We start from eq. 8 of [Li et al. 2023]: \begin{equation} p_\theta\left(c_i|x\right) = \frac{1}{\sum_j \exp \left\{\mathbb{E}_{\epsilon, t}\left[L_t(x, \epsilon, c_i) - L_t(x, \epsilon, c_j)\right]\right\}}, \tag{1} \label{li} \end{equation} where $p_\theta\left(c_i \mid x\right)$ is the probability of a label $c_i$ conditioned on an input image $x$, across the set of all available labels $c_j$. $L_t$ is the loss of the diffusion model at timestep $t$, defined in eq. 2 of the main paper, computed for a certain noise $\epsilon$ and timestep $t$.

Instead of computing probability across all classes in the denominator, we only compute the probability across the target class $c$ and $\varnothing$. This is motivated from classifier free guidance [Ho and Salimans, 2021], where instead of contrasting $c$ to all other conditions $c'\neq c$, to generate an output that respects $c$, the authors do it against a separate label $\varnothing$, learned from all the data.

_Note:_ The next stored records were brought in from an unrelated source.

===== src/rtl/parity_serializer_pkg.sv =====
// Shared types and constants for the serial parity link transmitter.
// Holds the FSM state encoding, the default payload width and the parity selection codes.
package parity_serializer_pkg;

    typedef enum logic [1:0] {
        ST_IDLE   = 2'd0,
        ST_DATA   = 2'd1,
        ST_PARITY = 2'd2
    } state_t;

    localparam int DEFAULT_DATA_WIDTH = 8;

    localparam int PARITY_EVEN = 0;
    localparam int PARITY_ODD  = 1;

endpackage


===== src/rtl/parity_serializer_piso_parity_shifter.sv =====
// Parallel-in serial-out shifter with a running XOR parity bit.
// The serial output is a flop, so load/shift/emit_parity decide what appears on the next cycle.
module piso_parity_shifter #(
    parameter int DATA_WIDTH = 8,
    parameter int ODD_PARITY = 0
) (
    input  logic                  clk,
    input  logic                  rst,
    input  logic                  load,
    input  logic                  shift,
    input  logic                  emit_parity,
    input  logic [DATA_WIDTH-1:0] load_data,
    output logic                  seq_out
);

    localparam logic ODD_BIT = (ODD_PARITY != 0);

    logic [DATA_WIDTH-1:0] shift_q;
    logic                  parity_q;
    logic                  seq_out_q;

    // Bit 0 goes straight to the output on load, so the register keeps only the remaining bits.
    always_ff @(posedge clk or posedge rst) begin
        if (rst) begin
            shift_q   <= '0;
            parity_q  <= 1'b0;
            seq_out_q <= 1'b0;
        end else if (load) begin
            shift_q   <= {1'b0, load_data[DATA_WIDTH-1:1]};
            parity_q  <= load_data[0];
            seq_out_q <= load_data[0];
        end else if (shift) begin
            shift_q   <= {1'b0, shift_q[DATA_WIDTH-1:1]};
            parity_q  <= parity_q ^ shift_q[0];
            seq_out_q <= shift_q[0];
        end else if (emit_parity) begin
            seq_out_q <= parity_q ^ ODD_BIT;
        end else begin
            seq_out_q <= 1'b0;
        end
    end

    assign seq_out = seq_out_q;

endmodule


===== src/rtl/parity_serializer.sv =====
// Serial parity link transmitter: accepts words on valid/ready, sends them LSB-first plus one parity bit.
// Holds the frame FSM, bit counter and handshake; the datapath lives in piso_parity_shifter.
module parity_serializer
    import parity_serializer_pkg::*;
#(
    parameter int DATA_WIDTH = DEFAULT_DATA_WIDTH,
    parameter int ODD_PARITY = PARITY_EVEN
) (
    input  logic                  clk,
    input  logic                  rst,
    input  logic [DATA_WIDTH-1:0] in_data,
    input  logic                  in_valid,
    output logic                  in_ready,
    output logic                  seqOut,
    output logic                  seqValid,
    output logic                  frameEnd,
    output logic                  busy
);

    localparam int CNT_W = (DATA_WIDTH > 2) ? $clog2(DATA_WIDTH) : 1;
    localparam logic [CNT_W-1:0] LAST_CNT = CNT_W'(DATA_WIDTH - 1);

    state_t           state_q, state_d;
    logic [CNT_W-1:0] bit_cnt_q;
    logic             seq_valid_q, frame_end_q;
    logic             seq_valid_d, frame_end_d;
    logic             handshake;
    logic             load, shift, emit_parity;

    // Ready comes from registered state only, never from in_valid.
    assign in_ready  = (state_q == ST_IDLE) || (state_q == ST_PARITY);
    assign handshake = in_valid && in_ready;
    assign busy      = (state_q != ST_IDLE);

    always_ff @(posedge clk or posedge rst) begin
        if (rst) begin
            state_q <= ST_IDLE;
        end else begin
            state_q <= state_d;
        end
    end

    always_comb begin
        state_d     = state_q;
        load        = 1'b0;
        shift       = 1'b0;
        emit_parity = 1'b0;
        case (state_q)
            ST_IDLE: begin
                if (handshake) begin
                    load    = 1'b1;
                    state_d = ST_DATA;
                end
            end
            ST_DATA: begin
                if (bit_cnt_q == LAST_CNT) begin
                    emit_parity = 1'b1;
                    state_d     = ST_PARITY;
                end else begin
                    shift = 1'b1;
                end
            end
            ST_PARITY: begin
                if (handshake) begin
                    load    = 1'b1;
                    state_d = ST_DATA;
                end else begin
                    state_d = ST_IDLE;
                end
            end
            default: state_d = ST_IDLE;
        endcase
        seq_valid_d = (state_d != ST_IDLE);
        frame_end_d = (state_d == ST_PARITY);
    end

    // Counter tracks the index of the bit currently on seqOut.
    always_ff @(posedge clk or posedge rst) begin
        if (rst) begin
            bit_cnt_q <= '0;
        end else if (load) begin
            bit_cnt_q <= '0;
        end else if (shift) begin
            bit_cnt_q <= bit_cnt_q + 1'b1;
        end
    end

    always_ff @(posedge clk or posedge rst) begin
        if (rst) begin
            seq_valid_q <= 1'b0;
            frame_end_q <= 1'b0;
        end else begin
            seq_valid_q <= seq_valid_d;
            frame_end_q <= frame_end_d;
        end
    end

    assign seqValid = seq_valid_q;
    assign frameEnd = frame_end_q;

    piso_parity_shifter #(
        .DATA_WIDTH (DATA_WIDTH),
        .ODD_PARITY (ODD_PARITY)
    ) u_shifter (
        .clk         (clk),
        .rst         (rst),
        .load        (load),
        .shift       (shift),
        .emit_parity (emit_parity),
        .load_data   (in_data),
        .seq_out     (seqOut)
    );

endmodule

===== config.mk =====
export PLATFORM = sky130hd
export DESIGN_NAME = parity_serializer
export DESIGN_NICKNAME = d
export VERILOG_FILES = /design/src/rtl/parity_serializer_pkg.sv /design/src/rtl/parity_serializer_piso_parity_shifter.sv /design/src/rtl/parity_serializer.sv
export SDC_FILE = /design/constraint.sdc
export NUM_CORES = 1
export LEC_CHECK = 0
export BUFFER_PORTS_ARGS = -buffer_cell sky130_fd_sc_hd__buf_2
export CAP_MARGIN = 20
export CORE_MARGIN = 5
export CORE_UTILIZATION = 28
export DETAILED_ROUTE_END_ITERATION = 8
export SLEW_MARGIN = 40
export SYNTH_ARGS = -nofsm -noshare
export SYNTH_HDL_FRONTEND = slang
export SYNTH_SLANG_ARGS = --single-unit

===== constraint.sdc =====
create_clock -name clk -period 3.4 [get_ports clk]
set_input_delay 0.17 -clock clk [delete_from_list [all_inputs] [get_ports clk]]
set_output_delay 0.17 -clock clk [all_outputs]
set_load 0.01 [all_outputs]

By reducing the summation over $c_j \in \{\varnothing, c\}$ in the denominator of \eqref{li}, we have: \begin{equation} p_\theta\left(c_i|x\right) = \frac{1}{1 + \exp \left\{\mathbb{E}_{\epsilon, t}\left[L_t(x, \epsilon, c) - L_t(x, \epsilon, \varnothing)\right]\right\}}, \tag{2} \label{l} \end{equation}

In eq. 3 of our main paper, we define typicality $\;\mathbf{T}(x|c)$, between image $x$ and a label $c$ as: \begin{equation} \mathbf{T}(x|c) = \mathbb{E}_{\epsilon,t}\left[L_t(x, \epsilon, \varnothing) - L_t(x, \epsilon, c)\right], \tag{3} \label{typicality} \end{equation}

Taking the log over \eqref{l} and substituting \eqref{typicality}, we have: \begin{equation} p_\theta\left(c|x\right) = \frac{1}{1 + \exp \left(- \mathbf{T} (x|c) \right)}, \tag{4} \label{logistic_loss} \end{equation}

Given two images $x, x'$: \begin{align} \mathbf{T}(x|c) &> \mathbf{T}(x'|c) &\Longleftrightarrow\\ 1 + \exp( -\mathbf{T}(x|c) ) &< 1 + \exp( -\mathbf{T}(x'|c)) &\Longleftrightarrow\\ p_\theta\left(c|x\right) &> p_\theta\left(c|x'\right). \end{align} Thus, ranking through typicality, is equivalent to ranking through the highest conditional probability for a class $c$.